The speed. The quickness. The movements of a budding track star.
One problem, though: As Kurnitsky put it, he "couldn't shoot."
"We joke about it now," Kurnitsky said. "But back then, he asked me how he was shooting, and I told him, 'You've got to fix your jump shot, fix your form."
Some 1,453 points and countless hours of shooting practice later, Sabino is the king of Raiders hoops.
Flying high to the rim, slashing into the lane or scoring from beyond the arc, Sabino did it all for Orange Park in his senior year, earning the Times-Union's All-First Coast athlete of the year award in boys basketball.
Sabino averaged 20.8 points, 6.4 rebounds and 2.2 assists for the Raiders, leading Orange Park to a district championship. He also became the first Orange Park athlete in any sport to win an All-First Coast player of the year award since Katherine Zander in girls basketball in 2009-2010.
'Just start hooping'
Can't shoot? Not a problem anymore.
"I had to just start hooping," Sabino said.
The quest to develop his shooting touch was one more step on his hoops journey.
Sabino doesn't remember all of the details about his first basketball experience as a fifth-grader in a YMCA basketball, but one memory sticks out.
"I just remember not being the best," he said.
It took a while. Years, in fact. But he stuck with the game, motivated by his parents and the drive to show his skills against the area's elite.
Kurnitsky said there wasn't any question about Sabino's athletic aptitude when he arrived at Orange Park. But he had to develop the skills, the confidence and the basketball know-how, all while managing the transition from middle school to high school.
"He had to become a student of the game, and he did," Kurnitsky said.
Sabino spent his first year at Orange Park on the junior varsity squad, then began to work his way into regular playing time as a sophomore. Work was the key word.
Work on shooting, yes, but also work on mastering the dos and don'ts of life in the backcourt.

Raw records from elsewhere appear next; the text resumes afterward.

`config.mk`:
```
export PLATFORM = sky130hd
export DESIGN_NAME = bccf_flags
export DESIGN_NICKNAME = d
export VERILOG_FILES = /design/src/bccf_pkg.sv /design/src/bccf_cmp_if.sv /design/src/bccf_cmp.sv /design/src/bccf_flags.sv
export SDC_FILE = /design/constraint.sdc
export NUM_CORES = 1
export LEC_CHECK = 0
export BUFFER_PORTS_ARGS = -buffer_cell sky130_fd_sc_hd__buf_4
export CORE_ASPECT_RATIO = 1.25
export CORE_MARGIN = 2
export CORE_UTILIZATION = 38
export CTS_CLUSTER_DIAMETER = 50
export DETAILED_ROUTE_END_ITERATION = 8
export PLACE_DENSITY = 0.82
export SYNTH_ARGS = -nofsm -noshare
export SYNTH_HDL_FRONTEND = slang
export SYNTH_SLANG_ARGS = --single-unit
```
`constraint.sdc`:
```
create_clock -name CLK -period 2.4 [get_ports CLK]
set_input_delay 0.24 -clock CLK [delete_from_list [all_inputs] [get_ports CLK]]
set_output_delay 0.24 -clock CLK [all_outputs]
set_load 0.01 [all_outputs]
```
`src/bccf_pkg.sv`:
```
// shared constants and types of the condition flag block
// assumes a 32-bit apb slave and a 16-bit instruction parameter word
package bccf_pkg;

	// register index as printed, byte address is four times the index
	localparam logic [11:0] FLAG_REG_INDEX = 12'h0037;
	localparam logic [11:0] FLAG_REG_ADDR = 12'h00DC;

	// field layout of an update word (host write and flag-update parameter)
	localparam int UPD_SET_LSB = 0;
	localparam int UPD_CLR_LSB = 8;
	localparam int GP_COUNT = 8;

	// flag positions inside the general flag byte
	localparam int LESS_FLAG_POS = 0;
	localparam int EQUAL_FLAG_POS = 1;

	// condition field layout
	localparam int COND_INVERT_POS = 4;

	// reset values
	localparam logic [7:0] FLAGS_RESET = 8'h00;
	localparam logic [15:0] RDATA_RESET = 16'h0000;

	// instruction kinds seen by this block
	typedef enum logic [1:0] {
		OP_OTHER = 2'b00,
		OP_MSG_CMP = 2'b01,
		OP_FRAME_CMP = 2'b10,
		OP_FLAG_UPD = 2'b11
	} bccf_op_t;

	// whole state of the top module
	typedef struct packed {
		logic [7:0] flags;
		logic [15:0] rdata;
		logic ack;
		logic err;
	} bccf_state_t;

	// set bits 7:0, clear bits 15:8, both set means toggle
	function automatic logic [7:0] bccf_apply(input logic [7:0] cur, input logic [15:0] w);
		logic [7:0] s;
		logic [7:0] c;
		s = w[UPD_SET_LSB +: GP_COUNT];
		c = w[UPD_CLR_LSB +: GP_COUNT];
		return (cur & ~(s | c)) | (s & ~c) | (s & c & ~cur);
	endfunction

endpackage

```
`src/bccf_cmp_if.sv`:
```
// carries a compare request and its result between top and comparator
// assumes both ends run on the same clock
`timescale 1ns/1ps
interface bccf_cmp_if;
	logic [15:0] param;
	logic [15:0] counter;
	logic less;
	logic equal;
	modport requester (output param, output counter, input less, input equal);
	modport comparator (input param, input counter, output less, output equal);
endinterface

```
`src/bccf_cmp.sv`:
```
// unsigned comparator of instruction parameter against a timer counter
// assumes the requester holds both operands for the cycle it samples
`timescale 1ns/1ps
module bccf_cmp (
	// compare request and result
	bccf_cmp_if.comparator cmp
);
	// ordering decides the less flag, not a fixed value
	assign cmp.less = cmp.param < cmp.counter;
	assign cmp.equal = cmp.param == cmp.counter;
endmodule

```
`src/bccf_flags.sv`:
```
// general condition flags, condition evaluation and the flag register
// assumes instruction inputs are synchronous to CLK and one cycle per op
//
// Implementation choices: the register addresses and register access over APB.
`timescale 1ns/1ps
// Behaviour
// - code one tests equal flag, inverted not-equal
// - message-timer compare sets flag one on equality
// - frame-timer compare sets flag one on equality
// - flag one updated by instruction or host
// - codes two to seven test flags two-seven
// - flags two-seven updated by instruction or host
// - low four bits select, bit four inverts
// - compare sets less flag when parameter below
// - host reads all sixteen codes at index
module bccf_flags #(
	parameter int ADDR_W = 12
) (
	// clock and reset
	input wire logic CLK,
	input wire logic RST,
	// apb slave
	input wire logic PSEL,
	input wire logic PENABLE,
	input wire logic PWRITE,
	input wire logic [ADDR_W-1:0] PADDR,
	input wire logic [31:0] PWDATA,
	output logic [31:0] PRDATA,
	output logic PREADY,
	output logic PSLVERR,
	// instruction execution
	input wire logic OP_EXEC,
	input wire bccf_pkg::bccf_op_t OP_KIND,
	input wire logic [15:0] OP_PARAM,
	input wire logic [4:0] OP_COND,
	// timer counters
	input wire logic [15:0] MSG_TIMER,
	input wire logic [15:0] FRAME_TIMER,
	// message result codes, kept elsewhere
	input wire logic [7:0] MSG_RESULT,
	// condition outcome and flag view
	output logic COND_MET,
	output logic [7:0] GP_FLAGS
);

	////////////////////////////////////////////////////////////////////////
	// state

	bccf_pkg::bccf_state_t s_q;
	bccf_pkg::bccf_state_t s_d;
	bccf_cmp_if cmp_if ();
	logic [15:0] codes;
	logic hit;
	logic wr_done;
	logic rd_done;
	logic is_cmp;

	// comparator sees the counter picked by the instruction kind
	assign cmp_if.param = OP_PARAM;
	assign cmp_if.counter = (OP_KIND == bccf_pkg::OP_FRAME_CMP) ? FRAME_TIMER : MSG_TIMER;

	bccf_cmp u_cmp (
		.cmp(cmp_if.comparator)
	);

	////////////////////////////////////////////////////////////////////////
	// decode

	assign codes = {MSG_RESULT, s_q.flags};
	assign hit = PADDR == bccf_pkg::FLAG_REG_ADDR[ADDR_W-1:0];
	assign wr_done = PSEL & PENABLE & s_q.ack & PWRITE;
	assign rd_done = PSEL & PENABLE & s_q.ack & ~PWRITE;
	assign is_cmp = OP_EXEC & ((OP_KIND == bccf_pkg::OP_MSG_CMP) |
		(OP_KIND == bccf_pkg::OP_FRAME_CMP));

	// condition test; result codes 8..15 come from the message logic
	assign COND_MET = codes[OP_COND[3:0]] ^ OP_COND[bccf_pkg::COND_INVERT_POS];

	// apb answer: one wait state so read data comes from a flip-flop
	assign PREADY = PSEL & PENABLE & s_q.ack;
	assign PSLVERR = PREADY & s_q.err;
	assign PRDATA = {16'h0000, s_q.rdata};
	assign GP_FLAGS = s_q.flags;

	////////////////////////////////////////////////////////////////////////
	// next state

	always_comb begin
		s_d = s_q;
		s_d.ack = PSEL & PENABLE & ~s_q.ack;
		if (PSEL & PENABLE & ~s_q.ack) begin
			s_d.err = ~hit;
			// read-only view of all sixteen codes
			s_d.rdata = (hit & ~PWRITE) ? codes : bccf_pkg::RDATA_RESET;
		end
		// host write lands first so that an instruction in the same cycle wins
		if (wr_done & ~s_q.err) begin
			s_d.flags = bccf_pkg::bccf_apply(s_d.flags, PWDATA[15:0]);
		end
		if (OP_EXEC & (OP_KIND == bccf_pkg::OP_FLAG_UPD)) begin
			s_d.flags = bccf_pkg::bccf_apply(s_d.flags, OP_PARAM);
		end
		// both compare flags move in one cycle; flags two-seven untouched
		if (is_cmp) begin
			s_d.flags[bccf_pkg::LESS_FLAG_POS] = cmp_if.less;
			s_d.flags[bccf_pkg::EQUAL_FLAG_POS] = cmp_if.equal;
		end
		if (rd_done) begin
			s_d.rdata = bccf_pkg::RDATA_RESET;
		end
	end

	always_ff @(posedge CLK) begin
		if (RST) begin
			s_q <= '{flags: bccf_pkg::FLAGS_RESET, rdata: bccf_pkg::RDATA_RESET,
				ack: 1'b0, err: 1'b0};
		end else begin
			s_q <= s_d;
		end
	end
endmodule

```
# Yosys cells after proc, flatten, opt, wreduce, memory -nomap -nowiden
# Cells that the tools add are included.
# word_totals
ff_bits	26
output_inout_bits	43
# op_classes
n_mux	7
eq_ne	5
reduce_logical	1
bitwise	36
n_lt_le_gt_ge	2
# ops
cell	n
8-bit AND	8
8-bit NOT	6
8-bit OR	6
16-bit 2-to-1 mux	2
16-bit equality test	1
16-bit < comparator	1
8-bit 2-to-1 mux	2
12-bit by 8-bit equality test with 1-bit output, second input constant	1
1-bit AND	10
4-bit by 5-bit < comparator with 1-bit output, second input constant	1
1-bit binary-select mux with 4-bit select	1
2-bit equality test, second input constant	2
1-bit NOT	4
2-bit by 1-bit equality test with 1-bit output, second input constant	1
2-bit 2-to-1 mux	1
2-bit OR reduction	1
1-bit 2-to-1 mux	1
1-bit OR	1
1-bit XOR	1

# Depth between registers and ports, before layout
# Gate-level depths: netlist (run 1).
# depth
word_depth	11
mapped_depth	10
depth_no_buf	8

# Cells and area by module
# Synthesis (run 1) repeated with hierarchy kept, for this count alone.
# hier_totals
hier_cells	267
area_unflattened_um2	2258.4
# by_module_without_submodules
mod	area_per_inst_um2	cells_each	instances	seq_area_each_um2
bccf_flags	1859.3	211	1	520.5
bccf_cmp	399.1	56	1	0.0

# Worst setup path before layout (run 1)
# No wires, ideal clock.
# synth_path
path_kind	in2reg
startpoint	input OP_KIND[0]
endpoint	register s_q (netlist bit GP_FLAGS[0])
path_buffers	2
arrival_time_ps	2209
required_time_ps	2283
cell_stages	9
setup_slack_ps	73
cell_sequence	inv_1 ha_1 clkbuf_1 buf_2 mux2i_1 ha_1 nand4_1 a2111o_1 a32o_1
# synth_between
elab_chain_len	4
word_cells_on_any_way	10
cone_classes	1 x order compare; 3 x eq/ne; 3 x mux; 3 x bitwise
# synth_lines
item	line	source
start, declared	bccf_flags.sv:33	input wire bccf_pkg::bccf_op_t OP_KIND,
2-bit equality test (tied with other cells)	bccf_flags.sv:60, bccf_flags.sv:74	
16-bit 2-to-1 mux (tied with other cells)	bccf_flags.sv:60	assign cmp_if.counter = (OP_KIND == bccf_pkg::OP_FRAME_CMP) ? FRAME_TIMER : MSG_TIMER;
16-bit < comparator (tied with other cells)	bccf_cmp.sv:9	assign cmp.less = cmp.param < cmp.counter;
2-bit 2-to-1 mux (*)	bccf_flags.sv:104	if (is_cmp) begin
end signal, assigned	bccf_flags.sv:115	s_q <= '{flags: bccf_pkg::FLAGS_RESET, rdata: bccf_pkg::RDATA_RESET,
end, declared	bccf_flags.sv:49	bccf_pkg::bccf_state_t s_q;
# Mark *: on every way between the ends. The rest lies on a longest branch, timed or not.
# A chain may end at the register's enable or synchronous reset.

# Final worst setup path (run 1)
# layout_path
startpoint	register s_q (netlist bit GP_FLAGS[0])
endpoint	output COND_MET
# layout_between
elab_chain_len	3
# layout_lines
item	line	source
1-bit binary-select mux with 4-bit select	bccf_flags.sv:77	assign COND_MET = codes[OP_COND[3:0]] ^ OP_COND[bccf_pkg::COND_INVERT_POS];
1-bit 2-to-1 mux (not written as such)	bccf_flags.sv:77	
1-bit XOR	bccf_flags.sv:77	
end, declared	bccf_flags.sv:42	output logic COND_MET,
# No other way between the ends. The select of a mux whose other input is x is not followed.

==> results of run 1 <==
==> report_power, final <==
| group | internal [mW] | switching (mW) | leakage [nW] |
|---|---|---|---|
| Clock | 0.146 | 0.131 | 0.0288 |
| Combinational | 0.198 | 0.146 | 1.20 |
| Sequential | 0.439 | 0.0119 | 0.210 |
==> synthesized netlist by cell type (5+ instances only) <==
cell type / number
sky130_fd_sc_hd__buf_4: 42
sky130_fd_sc_hd__ha_1: 18
sky130_fd_sc_hd__mux4_2: 5
sky130_fd_sc_hd__a21o_1: 6
sky130_fd_sc_hd__a22oi_1: 16
sky130_fd_sc_hd__mux2i_1: 24
sky130_fd_sc_hd__nor2_1: 23
sky130_fd_sc_hd__nand2_1: 5
sky130_fd_sc_hd__nand3b_1: 8
sky130_fd_sc_hd__a21oi_1: 7
sky130_fd_sc_hd__a31oi_1: 13
sky130_fd_sc_hd__clkbuf_1: 6
sky130_fd_sc_hd__dfxtp_1: 26
==> layout make-up <==
class | instances | share of cell area (%)
flip-flops and latches | 26 | 17.2
well taps | 66 | 2.73
clock buffers | 4 | 1.82
inverters | 3 | 0.372
multi-input cells | 183 | 46.0
repair buffers | 127 | 31.9
==> metal layers <==
| layer | routed length (um) | track usage [%] | vias up |
|---|---|---|---|
| li1 | - | - | 1053 |
| met5 | 0 | 0 | - |
| met2 | 3060 | 33.8 | 112 |
| met1 | 2240 | 20.4 | 976 |
| met3 | 539 | 2.37 | 6 |
| met4 | 53 | 3.95 | 0 |
==> worst reg2reg max path, stage by stage, from the launching register on <==
cell                       delay [ps]
sky130_fd_sc_hd__dfxtp_1          330
sky130_fd_sc_hd__nand3b_1         600
sky130_fd_sc_hd__a31oi_1          390
sky130_fd_sc_hd__a21oi_1           70
sky130_fd_sc_hd__nor2_1           100
==> registers in the layout, summed over array words and instances, names as in the netlist <==
name,count
PRDATA,16
GP_FLAGS,8
s_q,2
==> placed cells by master (no fill, tap or decap), types with 2 or more instances in the layout <==
| cell | n |
|---|---|
| sky130_fd_sc_hd__ha_1 | 18 |
| sky130_fd_sc_hd__nand4_1 | 4 |
| sky130_fd_sc_hd__nand2b_1 | 4 |
| sky130_fd_sc_hd__nand3_1 | 4 |
| sky130_fd_sc_hd__nor4bb_1 | 3 |
| sky130_fd_sc_hd__nand3b_1 | 8 |
| sky130_fd_sc_hd__a211oi_1 | 4 |
| sky130_fd_sc_hd__a22oi_1 | 16 |
| sky130_fd_sc_hd__clkbuf_8 | 4 |
| sky130_fd_sc_hd__inv_1 | 2 |
| sky130_fd_sc_hd__a31oi_1 | 13 |
| sky130_fd_sc_hd__and2_1 | 2 |
| sky130_fd_sc_hd__o21ai_0 | 3 |
| sky130_fd_sc_hd__dfxtp_1 | 26 |
| sky130_fd_sc_hd__a21oi_1 | 7 |
| sky130_fd_sc_hd__mux2i_1 | 24 |
| sky130_fd_sc_hd__conb_1 | 16 |
| sky130_fd_sc_hd__nor2_1 | 23 |
| sky130_fd_sc_hd__mux4_2 | 5 |
| sky130_fd_sc_hd__nand2_1 | 5 |
| sky130_fd_sc_hd__buf_4 | 126 |
| sky130_fd_sc_hd__a21o_1 | 6 |
| sky130_fd_sc_hd__nor2b_1 | 2 |
==> per-stage QoR <==
stage	hold slack [ps]	power, mW	cell area [um^2]	worst slack, ps	instances
6_report	224	1.07	3030	443	409
5_1_grt	239	1.13	3030	335	409
4_1_cts	221	1.08	3030	423	409
3_5_place_dp	503	0.805	2970	172	405
3_3_place_gp	487	0.799	2970	217	405
2_1_floorplan	388	0.645	2270	73.1	262
==> how the worst max path moves through the flow <==
stage,start,end,slack [ps],cells after the start
6_report,GP_FLAGS[0],COND_MET,440,5
2_1_floorplan,OP_KIND[0],GP_FLAGS[0],70,9
5_1_grt,GP_FLAGS[0],COND_MET,330,5
3_5_place_dp,OP_KIND[0],GP_FLAGS[0],170,9
4_1_cts,GP_FLAGS[0],COND_MET,420,5
3_3_place_gp,OP_KIND[0],GP_FLAGS[0],220,9
==> cell families (layout without fill, tap and decap cells) <==
| family | count (synthesis) | after routing | share of synthesized area [%] |
|---|---|---|---|
| other | 1 | 16 | 0.169 |
| AO/OA/AOI/OAI | 56 | 56 | 17.5 |
| flip-flops | 26 | 26 | 23.5 |
| XOR/XNOR | 1 | 1 | 0.396 |
| buffers and inverters | 53 | 134 | 16.2 |
| adder cells (fa/ha/maj) | 18 | 18 | 10.2 |
| multiplexers | 30 | 30 | 16.4 |
| AND/OR/NAND/NOR | 62 | 62 | 15.6 |
==> flow_metrics.tcl, run 1 <==
set metrics [dict create \
    hold_class "in2reg" \
    hold_violations 0 \
    wl_per_cell_um 14.4 \
    reg2reg_to "s_q[0]" \
    port_buffers 123 \
    worst_path_most_repeated_cell "sky130_fd_sc_hd__mux2i_1" \
    final_estimated_routing_congestion_in_global_placement 0.837 \
    post-route-util_pct 53.1 \
    ioPinCount 156 \
    crit_family "multiplexers" \
    remaining_drc_errors 0 \
    grt_max_degree 20 \
    post_cts_resized 0 \
    syn-cell-area_um2 2210 \
    required_ps 2160 \
    path_class "reg2out" \
    cts_inserted_buffers 3 \
    synthDominantCellAreaShare_pct 23.5 \
    ys_seq_area_share_pct 23.5 \
    row_count 31 \
    run_status "completed" \
    clock_skew_ps 2.79 \
    number_of_filler_cells_placed_in_the_layout 564 \
    synth_async_sr_flop_share_pct 0 \
    fp.dieH_um 89.4 \
    setup.worst_path.start_class "flop" \
    grt-ovfl-total 0 \
    cts.repair_timing.setup_buffer_count 0 \
    detail_route.wirelength_mm 5.89 \
    critical_path.max_fanout 6 \
    timing.final.max_slew_violations 0 \
    area_growth_pct 36.7 \
    final_clock_period_utilization_by_the_worst_path_pct 81.5 \
    cp_slowest_cell "sky130_fd_sc_hd__mux4_2" \
    crit_buf_inv 1 \
    crit_chain "mux4_2 -> mux2i_1 -> mux2i_1 -> xor2_1 -> buf_4" \
    seq_area_um2 520 \
    synth_area_per_cell_um2 8.97 \
    detailroute.via_count 2147 \
    globalRouteTotalUtil_pct 17.6 \
    grt_pass1_wl_mm 9.11 \
    synth.ff_latch_count 26 \
    netlist-cell-type-count 42 \
    max_slew.worst_pin.slew_ps 771 \
    hold_endpoint "PRDATA[12]" \
    route.antenna.remaining_nets 0 \
    initial_core_util_pct 38.8 \
    design.final.nets 475 \
    post_synth_inst_count 247 \
    drt_iter0_drc 114 \
    timing.fmax_mhz 511 \
    postCtsHoldBufs 0 \
    clock-sinks 26 \
    ctsRootBufferMaster "sky130_fd_sc_hd__clkbuf_8" \
    timing.max_slew.rel_slack_pct 48.5 \
    die_area_um2 6460 \
    leakagePower_nw 1.44 \
    final.setup.tns_ps 0 \
    reg2reg_slack_ps 860 \
    vdd_ir_drop_max_mv 0.226 \
    setup.worst_path.end_class "output port" \
    hold_start "MSG_RESULT[4]" \
    hold_depth 3 \
    core_region_area_um2 5700 \
    r2r_start "s_q[1]" \
    route.detailed.vias_per_inst 5.25 \
    antenna_cells_inserted 0 \
    cpPeakStageDelay_ps 480 \
    min_clock_period_post_route_ps 1960 \
    synth-edff-count 0 \
    clkLatencyLatePin_ps 270 \
    rsz0062_at_grt "false" \
    dominantRegCellSynth "sky130_fd_sc_hd__dfxtp_1" \
    grt_antenna_before_repair 0 \
    crit_arrival_ps 1720 \
    grt_pass1_vias 2081 \
    final_layout_size_suffix_gt1_share_pct 40.5 \
    cts.clk_slew.worst_paths_ps 90 \
    cap_viol_max_count 0 \
    floorplan.die.width_um 72.3 \
    clk_path_buf_depth 2 \
    yosysWarningCount 0 \
    drt_pre_antenna_iters 4 \
    synth.top_cells.by_area "sky130_fd_sc_hd__dfxtp_1 24%, sky130_fd_sc_hd__buf_4 14%, sky130_fd_sc_hd__mux2i_1 11%, sky130_fd_sc_hd__ha_1 10%, sky130_fd_sc_hd__a22oi_1 5.4%" \
    r2r_cells 4 \
    cts_htree_levels 1 \
    tritoncts "yes" \
    powerDensity_nw_per_um2 354 \
    setup-violations-final 0 \
    area_of_combinational_cells_with_multiple_inputs_um2 1390 \
    dp_hpwl_mm 5.05 \
    synth.largest_area_cell "sky130_fd_sc_hd__dfxtp_1" \
]
No activity file was read; power rests on OpenSTA's default activity.
==> run 2: changes to the inputs <==
ABC_AREA = 1   (was default)
CORE_UTILIZATION = 39   (was 38)
clock period = 1.7 ns   (was 2.4 ns; I/O delays follow)
==> run 2 against run 1 <==
  * Clock power up 85%
  * Critical path depth up 7
  * Synthesized cell count rose by 41%
  * Power is 54% higher
  * Sequential share of layout area down 0.93 points
  * Non-clock buffer count fell by 1
  * Highest routed layer unchanged
==> flow_metrics.tcl, run 2 <==
set metrics [dict create \
    critical_path.max_fanout 14 \
    cts_htree_levels 1 \
    grt_antenna_before_repair 0 \
    timing.fmax_mhz 636 \
    die_area_um2 6730 \
    rsz0062_at_grt "false" \
    cts_inserted_buffers 3 \
    required_ps 1900 \
    hold_violations 0 \
    grt_max_degree 20 \
    top_usage_layer_grt "met2" \
    row_count 31 \
    clk_path_buf_depth 2 \
    port_buffers 123 \
    core_region_area_um2 5860 \
    floorplan.die.width_um 73.8 \
    synth.largest_area_cell "sky130_fd_sc_hd__dfxtp_1" \
    hold_depth 2 \
    design.final.nets 575 \
    wl_per_cell_um 12.2 \
    clkLatencyLatePin_ps 270 \
    cp_slowest_cell "sky130_fd_sc_hd__ha_1" \
    antenna_cells_inserted 0 \
    seq_area_um2 523 \
    remaining_drc_errors 0 \
    detailroute.via_count 2547 \
    synth_async_sr_flop_share_pct 0 \
    cpPeakStageDelay_ps 270 \
    setup-violations-final 0 \
    ctsRootBufferMaster "sky130_fd_sc_hd__clkbuf_8" \
    synth.ff_latch_count 26 \
    netlist-cell-type-count 29 \
    post_synth_inst_count 348 \
    power_after_layout_mw 1.65 \
    grt_pass1_wl_mm 10.4 \
    synth.top_cells.by_area "sky130_fd_sc_hd__dfxtp_1 22%, sky130_fd_sc_hd__nand2_1 14%, sky130_fd_sc_hd__buf_4 13%, sky130_fd_sc_hd__ha_1 9.5%, sky130_fd_sc_hd__mux2i_1 6.3%" \
    crit_arrival_ps 1780 \
    leading_cell_type_in_the_layout_fill_and_taps_excluded "sky130_fd_sc_hd__buf_4" \
    powerDensity_nw_per_um2 515 \
    detail_route.wirelength_mm 6.43 \
    run_status "completed" \
    met1_track_usage_gr_pct 21.1 \
    cts.clk_slew.worst_paths_ps 90 \
    cts.repair_timing.setup_buffer_count 0 \
    cap_viol_max_count 0 \
    globalRouteTotalUtil_pct 19.0 \
    worst_path_most_repeated_cell "sky130_fd_sc_hd__nand2_1" \
    most-common-layout-cells "125 x sky130_fd_sc_hd__buf_4, 86 x sky130_fd_sc_hd__nand2_1, 32 x sky130_fd_sc_hd__inv_1" \
    globalRouteMet3Util_pct 1.55 \
    max_slew.worst_pin.slew_ps 690 \
    leakagePower_nw 1.61 \
    detailed_place.area_um2 3130 \
    number_of_filler_cells_placed_in_the_layout 577 \
    syn-cell-area_um2 2370 \
    timing.final.max_slew_violations 0 \
    drt_pre_antenna_iters 4 \
    synth_area_per_cell_um2 6.82 \
    grt_pass1_vias 2449 \
    tritoncts "yes" \
    ys_seq_area_share_pct 21.9 \
    fp.dieH_um 91.2 \
    yosysWarningCount 0 \
    ioPinCount 156 \
    post_cts_resized 0 \
    timing.max_slew.rel_slack_pct 54.0 \
    initial_core_util_pct 40.5 \
    synth-edff-count 0 \
    largest_register_ff_count 16 \
    final_cell_area_um2 3210 \
    final_estimated_routing_congestion_in_global_placement 0.898 \
    grt-ovfl-total 0 \
    route.detailed.vias_per_inst 4.85 \
    dp_hpwl_mm 5.34 \
    synthMostInstantiatedCell "sky130_fd_sc_hd__nand2_1" \
    hold_ws_ps 88.2 \
    min_clock_period_post_route_ps 1570 \
    use_met2_pct 36.6 \
    area_of_combinational_cells_with_multiple_inputs_um2 1440 \
    synthTopCellsByCount "86 x sky130_fd_sc_hd__nand2_1, 40 x sky130_fd_sc_hd__buf_4, 32 x sky130_fd_sc_hd__inv_1" \
    clock-sinks 26 \
    synthDominantCellAreaShare_pct 21.9 \
    setup.worst_path.end_class "flop" \
    final_clock_period_utilization_by_the_worst_path_pct 92.4 \
    crit_chain "buf_4 -> inv_1 -> ha_2 -> buf_12 -> mux2i_1 -> ha_1 -> a21o_1 -> nor2_1 -> nand2_1 -> nand2_1 -> nand2_1 -> a21oi_1" \
    postCtsHoldBufs 0 \
    area_growth_pct 35.4 \
    setup.worst_path.start_class "input pin" \
    final_layout_size_suffix_gt1_share_pct 32.1 \
    drt_iter0_drc 115 \
    clock_skew_ps 1.52 \
    vdd_ir_drop_max_mv 0.294 \
    path_class "in2reg" \
    hold_class "in2reg" \
    dominantRegCellSynth "sky130_fd_sc_hd__dfxtp_1" \
    r2r_cells 4 \
    route.antenna.remaining_nets 0 \
]
run 2: worst max-delay path, delay by kind of cell:
kind,cells,cell delay (ps)
AO/OA/AOI/OAI,2,300
adder cells (fa/ha/maj),2,470
buffers and inverters,3,320
multiplexers,1,220
AND/OR/NAND/NOR,4,290
run 2: logic make-up (layout without fill, tap and decap cells):
kind of cell             count (synthesis)  in the layout  share of synthesized area, %
AND/OR/NAND/NOR                        158            158                          30.6
flip-flops                              26             26                          21.9
other                                    1             16                         0.158
multiplexers                            16             16                          6.80
buffers and inverters                   82            162                          20.2
AO/OA/AOI/OAI                           47             47                          10.9
adder cells (fa/ha/maj)                 18             18                          9.48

"I worked hard on my shot, on my handle, and my bounce started to get much better than it was before," Sabino said. "It made me become much more dominant."
In his sophomore year, Orange Park entered the playoffs with a brutal away trip to Choctawhatchee to open the Florida High School Athletic Association regionals. The Raiders lost in the Panhandle, but with a double-double of 18 points and 10 rebounds against Choctaw, Sabino gave a larger audience a preview of what he could accomplish.
"I said after that game, 'He could be really good,'" Kurnitsky recalled.
Building a champion
Sabino's basketball growth really began to take off during the long stoppage around COVID-19 in 2020.
While the sports world remained on pause, Sabino made the Orange Park Athletic Association his own.
"Josiah just lived at that park," Kurnitsky said. "You hear about old-school players outside at the parks. I tell people, that park made Josiah a Division I basketball player, and he made himself a Division I player there with his work ethic."
During that summer, Sabino said, he poured his energy into building a champion.
"It was run, hit the jump rope, get a gym session in, get another gym session in later," he said. "It was probably four, five hours a day, constantly grinding and improving my game."
When he wasn't working out or shooting hoops, Sabino said, he was combing through online video clips of NBA stars on YouTube, studying to pinpoint how they put their talents to use.
He said he focused on Steph Curry's outside shooting, on Kyrie Irving's dribbling, on Jimmy Butler's defensive game. When he returned to the court in November, it showed.
"Now, his form on his jumper is about as good as I've ever coached," Kurnitsky said.
All-around Raider winner
As much as Sabino achieved on the court at Orange Park, he continued to display his talents beyond basketball.
In track and field, he won three consecutive county championships and two FHSAA district titles in the triple jump, including a career best of 45 and a half feet, and earned a pair of meet titles in the high jump.
He even raced for the Orange Park swim team, earning all-county honorable mention recognition, and Sabino credits the transition from the water to the hardwood with helping to mold his hoops career.
"It really helped my basketball. It [swimming] works out pretty much everything, and it allowed me to be more flexible on the court and it helped me to get more strength in my legs," Sabino said.
This fall, he trades Clay for Duval. Sabino will be staying close to the First Coast to begin the next stage of his hoops career. He signed with Jacksonville University, planning to join the Dolphins under second-year head coach Jordan Mincy.
In the long run, he said, he's hoping to lead the Dolphins to a championship in the ASUN Conference — and, eventually, to leave the same kind of impact that he's made at Orange Park.